= Task prompt =
If a line in the data below includes the string "actMin", please return a copy of it.

= Records provided =

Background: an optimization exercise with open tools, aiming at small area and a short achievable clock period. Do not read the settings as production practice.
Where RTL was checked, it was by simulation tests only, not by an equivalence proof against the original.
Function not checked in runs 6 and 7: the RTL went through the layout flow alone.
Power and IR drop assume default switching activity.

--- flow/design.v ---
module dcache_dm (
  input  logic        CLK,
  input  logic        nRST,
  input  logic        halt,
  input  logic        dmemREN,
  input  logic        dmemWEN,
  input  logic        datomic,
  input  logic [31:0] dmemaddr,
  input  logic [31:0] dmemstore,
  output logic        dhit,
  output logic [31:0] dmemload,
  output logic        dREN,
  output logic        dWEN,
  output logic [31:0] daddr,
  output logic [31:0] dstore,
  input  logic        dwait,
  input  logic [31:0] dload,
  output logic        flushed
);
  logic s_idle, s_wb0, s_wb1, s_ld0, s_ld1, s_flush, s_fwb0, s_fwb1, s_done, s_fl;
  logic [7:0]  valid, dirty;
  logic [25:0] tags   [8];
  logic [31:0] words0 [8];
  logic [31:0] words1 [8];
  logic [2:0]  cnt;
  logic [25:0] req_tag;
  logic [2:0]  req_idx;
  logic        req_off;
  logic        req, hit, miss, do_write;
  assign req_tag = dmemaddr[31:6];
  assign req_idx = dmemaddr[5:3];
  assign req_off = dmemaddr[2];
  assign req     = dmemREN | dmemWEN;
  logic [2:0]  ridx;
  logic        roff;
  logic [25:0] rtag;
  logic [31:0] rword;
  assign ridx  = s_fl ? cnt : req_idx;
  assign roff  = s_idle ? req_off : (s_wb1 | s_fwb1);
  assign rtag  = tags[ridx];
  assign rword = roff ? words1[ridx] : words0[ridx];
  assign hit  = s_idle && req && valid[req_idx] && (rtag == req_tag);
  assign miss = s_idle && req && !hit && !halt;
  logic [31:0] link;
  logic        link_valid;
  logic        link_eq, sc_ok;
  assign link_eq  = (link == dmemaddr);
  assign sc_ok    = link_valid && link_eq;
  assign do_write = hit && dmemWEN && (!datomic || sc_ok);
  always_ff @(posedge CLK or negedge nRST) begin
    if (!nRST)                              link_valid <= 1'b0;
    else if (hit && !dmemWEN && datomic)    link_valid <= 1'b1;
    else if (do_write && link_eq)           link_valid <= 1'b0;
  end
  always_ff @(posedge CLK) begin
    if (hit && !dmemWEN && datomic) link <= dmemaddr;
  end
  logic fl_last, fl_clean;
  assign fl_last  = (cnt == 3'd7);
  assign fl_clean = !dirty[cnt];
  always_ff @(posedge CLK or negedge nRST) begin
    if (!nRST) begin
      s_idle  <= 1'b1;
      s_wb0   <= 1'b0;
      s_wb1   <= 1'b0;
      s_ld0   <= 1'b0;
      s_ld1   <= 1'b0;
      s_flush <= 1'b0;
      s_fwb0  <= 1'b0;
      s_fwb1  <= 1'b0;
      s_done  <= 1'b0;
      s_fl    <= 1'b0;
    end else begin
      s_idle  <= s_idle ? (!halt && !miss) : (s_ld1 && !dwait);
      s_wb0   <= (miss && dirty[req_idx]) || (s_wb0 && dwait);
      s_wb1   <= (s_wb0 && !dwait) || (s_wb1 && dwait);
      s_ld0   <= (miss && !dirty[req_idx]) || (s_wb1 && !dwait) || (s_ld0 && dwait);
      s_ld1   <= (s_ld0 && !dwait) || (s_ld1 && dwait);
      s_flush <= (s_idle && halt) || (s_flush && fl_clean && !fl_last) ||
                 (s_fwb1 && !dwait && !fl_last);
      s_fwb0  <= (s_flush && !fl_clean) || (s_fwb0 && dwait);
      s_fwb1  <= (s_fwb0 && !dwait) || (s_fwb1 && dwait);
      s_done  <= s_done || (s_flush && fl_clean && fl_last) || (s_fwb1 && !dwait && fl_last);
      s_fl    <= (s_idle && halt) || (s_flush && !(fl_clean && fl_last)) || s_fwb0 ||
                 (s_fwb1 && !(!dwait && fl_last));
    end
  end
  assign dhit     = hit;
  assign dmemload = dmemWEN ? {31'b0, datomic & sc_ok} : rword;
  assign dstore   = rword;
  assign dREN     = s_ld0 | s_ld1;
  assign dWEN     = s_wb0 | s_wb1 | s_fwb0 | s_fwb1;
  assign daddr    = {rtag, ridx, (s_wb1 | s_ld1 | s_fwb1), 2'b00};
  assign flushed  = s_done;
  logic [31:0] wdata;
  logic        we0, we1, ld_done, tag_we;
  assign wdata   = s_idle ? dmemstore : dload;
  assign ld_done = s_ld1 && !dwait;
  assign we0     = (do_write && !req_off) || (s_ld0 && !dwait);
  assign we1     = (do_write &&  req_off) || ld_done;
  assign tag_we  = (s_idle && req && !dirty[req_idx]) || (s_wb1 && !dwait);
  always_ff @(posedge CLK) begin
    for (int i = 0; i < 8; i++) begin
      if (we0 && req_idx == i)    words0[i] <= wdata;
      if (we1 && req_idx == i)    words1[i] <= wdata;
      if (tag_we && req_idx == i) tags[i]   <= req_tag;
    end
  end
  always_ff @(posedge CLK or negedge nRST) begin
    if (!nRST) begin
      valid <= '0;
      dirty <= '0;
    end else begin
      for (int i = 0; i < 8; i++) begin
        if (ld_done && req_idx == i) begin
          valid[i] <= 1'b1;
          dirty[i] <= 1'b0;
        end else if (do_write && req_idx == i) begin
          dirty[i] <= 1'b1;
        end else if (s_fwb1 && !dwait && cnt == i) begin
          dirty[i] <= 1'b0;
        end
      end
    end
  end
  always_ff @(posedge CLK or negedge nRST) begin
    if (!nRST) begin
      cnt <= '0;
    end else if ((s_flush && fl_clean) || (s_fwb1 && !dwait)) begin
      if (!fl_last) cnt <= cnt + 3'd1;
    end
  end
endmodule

* * *

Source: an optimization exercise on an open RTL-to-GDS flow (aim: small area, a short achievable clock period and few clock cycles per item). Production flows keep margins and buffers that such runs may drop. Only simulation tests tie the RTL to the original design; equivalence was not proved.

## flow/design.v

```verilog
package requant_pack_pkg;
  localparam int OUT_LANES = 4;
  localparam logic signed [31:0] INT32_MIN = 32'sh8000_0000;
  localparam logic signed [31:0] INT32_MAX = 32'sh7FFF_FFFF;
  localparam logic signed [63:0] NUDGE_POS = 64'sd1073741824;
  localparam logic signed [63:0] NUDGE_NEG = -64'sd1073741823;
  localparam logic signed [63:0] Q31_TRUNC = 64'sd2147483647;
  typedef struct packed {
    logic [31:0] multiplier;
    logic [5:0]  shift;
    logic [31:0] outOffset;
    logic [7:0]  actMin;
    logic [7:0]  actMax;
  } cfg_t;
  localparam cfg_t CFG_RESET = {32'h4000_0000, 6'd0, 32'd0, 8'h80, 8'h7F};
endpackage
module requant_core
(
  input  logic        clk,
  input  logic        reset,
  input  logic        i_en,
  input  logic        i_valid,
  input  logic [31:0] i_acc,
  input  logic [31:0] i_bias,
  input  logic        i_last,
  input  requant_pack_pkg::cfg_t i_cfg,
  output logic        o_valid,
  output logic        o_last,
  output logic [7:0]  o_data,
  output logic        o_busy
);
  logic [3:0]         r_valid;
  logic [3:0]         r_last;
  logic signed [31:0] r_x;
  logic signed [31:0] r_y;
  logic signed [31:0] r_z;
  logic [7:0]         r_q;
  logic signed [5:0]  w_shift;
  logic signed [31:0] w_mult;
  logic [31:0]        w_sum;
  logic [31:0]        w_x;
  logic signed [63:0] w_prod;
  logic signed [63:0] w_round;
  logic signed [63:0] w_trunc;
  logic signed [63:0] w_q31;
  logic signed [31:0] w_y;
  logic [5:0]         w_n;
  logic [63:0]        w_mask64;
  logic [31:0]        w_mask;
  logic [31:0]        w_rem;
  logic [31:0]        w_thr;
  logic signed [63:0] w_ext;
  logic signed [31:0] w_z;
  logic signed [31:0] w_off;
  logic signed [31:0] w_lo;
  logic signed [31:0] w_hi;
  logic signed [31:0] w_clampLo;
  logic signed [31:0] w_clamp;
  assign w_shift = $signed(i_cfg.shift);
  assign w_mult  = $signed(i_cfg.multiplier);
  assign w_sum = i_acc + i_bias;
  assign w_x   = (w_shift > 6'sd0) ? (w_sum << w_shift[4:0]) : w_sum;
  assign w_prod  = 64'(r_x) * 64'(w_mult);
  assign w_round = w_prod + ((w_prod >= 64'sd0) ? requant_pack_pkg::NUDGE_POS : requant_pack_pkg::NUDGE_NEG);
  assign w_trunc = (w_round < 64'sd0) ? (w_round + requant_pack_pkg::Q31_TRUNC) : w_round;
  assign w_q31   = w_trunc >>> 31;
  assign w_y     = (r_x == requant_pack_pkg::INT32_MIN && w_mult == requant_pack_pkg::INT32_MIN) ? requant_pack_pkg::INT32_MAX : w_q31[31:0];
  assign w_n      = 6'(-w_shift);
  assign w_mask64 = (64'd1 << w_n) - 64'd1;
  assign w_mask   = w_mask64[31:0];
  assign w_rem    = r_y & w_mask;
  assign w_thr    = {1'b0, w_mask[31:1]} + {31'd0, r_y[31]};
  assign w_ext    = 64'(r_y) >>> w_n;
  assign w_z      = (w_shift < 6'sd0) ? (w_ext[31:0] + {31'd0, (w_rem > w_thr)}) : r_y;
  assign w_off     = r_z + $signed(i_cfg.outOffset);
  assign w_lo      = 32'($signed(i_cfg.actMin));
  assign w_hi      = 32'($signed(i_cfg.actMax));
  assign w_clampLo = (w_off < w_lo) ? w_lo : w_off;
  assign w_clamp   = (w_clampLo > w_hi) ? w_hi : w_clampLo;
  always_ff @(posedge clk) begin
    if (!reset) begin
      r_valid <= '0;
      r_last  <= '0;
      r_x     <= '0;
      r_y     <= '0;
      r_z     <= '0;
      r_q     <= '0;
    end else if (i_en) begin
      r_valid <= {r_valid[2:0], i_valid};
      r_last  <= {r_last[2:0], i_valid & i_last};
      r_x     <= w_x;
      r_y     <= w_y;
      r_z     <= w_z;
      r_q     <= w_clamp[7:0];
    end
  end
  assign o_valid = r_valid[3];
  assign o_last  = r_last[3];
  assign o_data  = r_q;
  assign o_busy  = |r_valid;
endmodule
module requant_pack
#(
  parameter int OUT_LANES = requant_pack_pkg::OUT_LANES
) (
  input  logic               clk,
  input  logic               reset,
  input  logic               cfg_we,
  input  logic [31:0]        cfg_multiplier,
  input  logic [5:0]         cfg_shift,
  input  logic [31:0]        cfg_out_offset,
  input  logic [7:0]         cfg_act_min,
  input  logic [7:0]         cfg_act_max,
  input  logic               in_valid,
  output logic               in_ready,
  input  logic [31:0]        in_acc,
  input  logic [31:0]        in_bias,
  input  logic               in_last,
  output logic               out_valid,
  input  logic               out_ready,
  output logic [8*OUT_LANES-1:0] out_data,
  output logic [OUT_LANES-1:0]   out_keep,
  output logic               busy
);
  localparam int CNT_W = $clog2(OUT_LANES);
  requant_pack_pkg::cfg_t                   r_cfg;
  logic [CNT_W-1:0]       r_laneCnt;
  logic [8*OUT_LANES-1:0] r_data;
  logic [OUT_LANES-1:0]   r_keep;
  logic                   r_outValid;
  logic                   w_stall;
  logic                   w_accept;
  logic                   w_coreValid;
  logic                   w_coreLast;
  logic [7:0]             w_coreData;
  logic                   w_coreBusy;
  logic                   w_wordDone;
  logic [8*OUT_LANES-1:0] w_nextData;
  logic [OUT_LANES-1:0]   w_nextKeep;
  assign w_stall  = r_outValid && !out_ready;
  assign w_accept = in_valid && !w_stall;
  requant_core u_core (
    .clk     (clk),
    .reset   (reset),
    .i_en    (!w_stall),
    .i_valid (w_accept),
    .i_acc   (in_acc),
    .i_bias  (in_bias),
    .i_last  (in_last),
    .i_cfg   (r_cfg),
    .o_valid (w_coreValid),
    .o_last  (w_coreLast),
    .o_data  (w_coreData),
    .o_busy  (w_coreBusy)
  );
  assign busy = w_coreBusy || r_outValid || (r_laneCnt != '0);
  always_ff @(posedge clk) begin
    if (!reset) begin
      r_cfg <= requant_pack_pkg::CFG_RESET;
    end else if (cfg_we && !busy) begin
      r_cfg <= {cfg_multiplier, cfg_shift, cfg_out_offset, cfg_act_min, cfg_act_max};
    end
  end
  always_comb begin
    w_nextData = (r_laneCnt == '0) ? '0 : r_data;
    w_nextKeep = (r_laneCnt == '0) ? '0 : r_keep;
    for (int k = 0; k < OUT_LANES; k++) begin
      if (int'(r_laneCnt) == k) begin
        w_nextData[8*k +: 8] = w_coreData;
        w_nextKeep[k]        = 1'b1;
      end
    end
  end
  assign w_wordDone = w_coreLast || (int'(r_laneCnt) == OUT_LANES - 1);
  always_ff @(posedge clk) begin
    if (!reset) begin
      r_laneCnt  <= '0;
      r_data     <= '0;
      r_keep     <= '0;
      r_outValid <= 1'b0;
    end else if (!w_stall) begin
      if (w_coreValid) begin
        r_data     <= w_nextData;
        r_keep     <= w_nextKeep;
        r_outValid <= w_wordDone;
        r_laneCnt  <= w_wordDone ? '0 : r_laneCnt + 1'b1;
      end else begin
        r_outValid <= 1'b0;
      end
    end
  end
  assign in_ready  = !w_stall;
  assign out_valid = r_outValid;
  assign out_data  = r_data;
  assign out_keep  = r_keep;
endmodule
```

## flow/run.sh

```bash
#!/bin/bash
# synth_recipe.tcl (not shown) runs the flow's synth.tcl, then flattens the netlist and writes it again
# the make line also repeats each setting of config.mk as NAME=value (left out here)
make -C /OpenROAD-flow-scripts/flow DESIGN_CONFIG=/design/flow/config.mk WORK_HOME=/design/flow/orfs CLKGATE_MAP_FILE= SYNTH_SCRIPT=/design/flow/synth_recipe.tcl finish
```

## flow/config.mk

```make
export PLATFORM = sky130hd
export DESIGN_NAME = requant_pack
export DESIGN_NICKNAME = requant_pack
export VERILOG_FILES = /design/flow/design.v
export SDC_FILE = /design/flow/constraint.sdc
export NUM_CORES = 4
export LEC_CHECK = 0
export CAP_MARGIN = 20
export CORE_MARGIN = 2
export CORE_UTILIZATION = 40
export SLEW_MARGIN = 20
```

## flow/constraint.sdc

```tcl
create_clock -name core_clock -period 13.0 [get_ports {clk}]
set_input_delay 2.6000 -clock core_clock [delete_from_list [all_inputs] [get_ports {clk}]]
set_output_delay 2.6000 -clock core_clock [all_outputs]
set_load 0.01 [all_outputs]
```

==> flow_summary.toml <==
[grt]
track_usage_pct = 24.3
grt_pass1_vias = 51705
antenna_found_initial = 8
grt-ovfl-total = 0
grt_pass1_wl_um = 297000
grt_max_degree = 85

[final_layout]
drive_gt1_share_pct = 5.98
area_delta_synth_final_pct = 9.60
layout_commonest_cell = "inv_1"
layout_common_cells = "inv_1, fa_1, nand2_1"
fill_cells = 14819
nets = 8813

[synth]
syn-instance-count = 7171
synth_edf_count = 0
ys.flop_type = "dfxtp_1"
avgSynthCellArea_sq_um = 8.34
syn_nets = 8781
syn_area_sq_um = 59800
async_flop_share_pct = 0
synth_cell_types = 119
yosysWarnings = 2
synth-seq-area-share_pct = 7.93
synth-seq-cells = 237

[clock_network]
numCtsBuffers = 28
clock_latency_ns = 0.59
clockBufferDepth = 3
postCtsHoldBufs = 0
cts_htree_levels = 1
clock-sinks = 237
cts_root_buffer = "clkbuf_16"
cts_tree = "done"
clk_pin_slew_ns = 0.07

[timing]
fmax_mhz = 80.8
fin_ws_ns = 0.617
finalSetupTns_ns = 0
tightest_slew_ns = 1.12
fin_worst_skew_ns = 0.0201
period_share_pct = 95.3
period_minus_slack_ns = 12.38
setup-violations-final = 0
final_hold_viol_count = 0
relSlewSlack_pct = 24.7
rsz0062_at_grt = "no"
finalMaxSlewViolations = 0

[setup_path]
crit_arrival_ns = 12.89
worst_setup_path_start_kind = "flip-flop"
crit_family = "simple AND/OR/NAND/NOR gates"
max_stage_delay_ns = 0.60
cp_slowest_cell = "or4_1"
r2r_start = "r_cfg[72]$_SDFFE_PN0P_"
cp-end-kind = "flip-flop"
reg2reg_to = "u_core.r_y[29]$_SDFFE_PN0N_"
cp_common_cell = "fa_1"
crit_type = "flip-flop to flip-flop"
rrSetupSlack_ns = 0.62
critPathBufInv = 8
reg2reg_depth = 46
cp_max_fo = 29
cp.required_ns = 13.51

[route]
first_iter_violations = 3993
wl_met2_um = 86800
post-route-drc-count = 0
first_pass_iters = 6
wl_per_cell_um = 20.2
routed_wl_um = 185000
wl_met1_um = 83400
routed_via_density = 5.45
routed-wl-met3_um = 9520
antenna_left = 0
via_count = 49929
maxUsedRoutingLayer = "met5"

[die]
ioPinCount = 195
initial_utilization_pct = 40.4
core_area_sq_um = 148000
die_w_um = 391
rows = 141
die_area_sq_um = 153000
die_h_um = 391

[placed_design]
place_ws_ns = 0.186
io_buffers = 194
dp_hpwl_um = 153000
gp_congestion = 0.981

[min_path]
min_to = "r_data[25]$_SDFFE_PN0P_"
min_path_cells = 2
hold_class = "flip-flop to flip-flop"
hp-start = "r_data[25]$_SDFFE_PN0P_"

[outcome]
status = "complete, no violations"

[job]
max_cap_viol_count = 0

= Solution to the problem =
    logic [7:0]  actMin;
  assign w_lo      = 32'($signed(i_cfg.actMin));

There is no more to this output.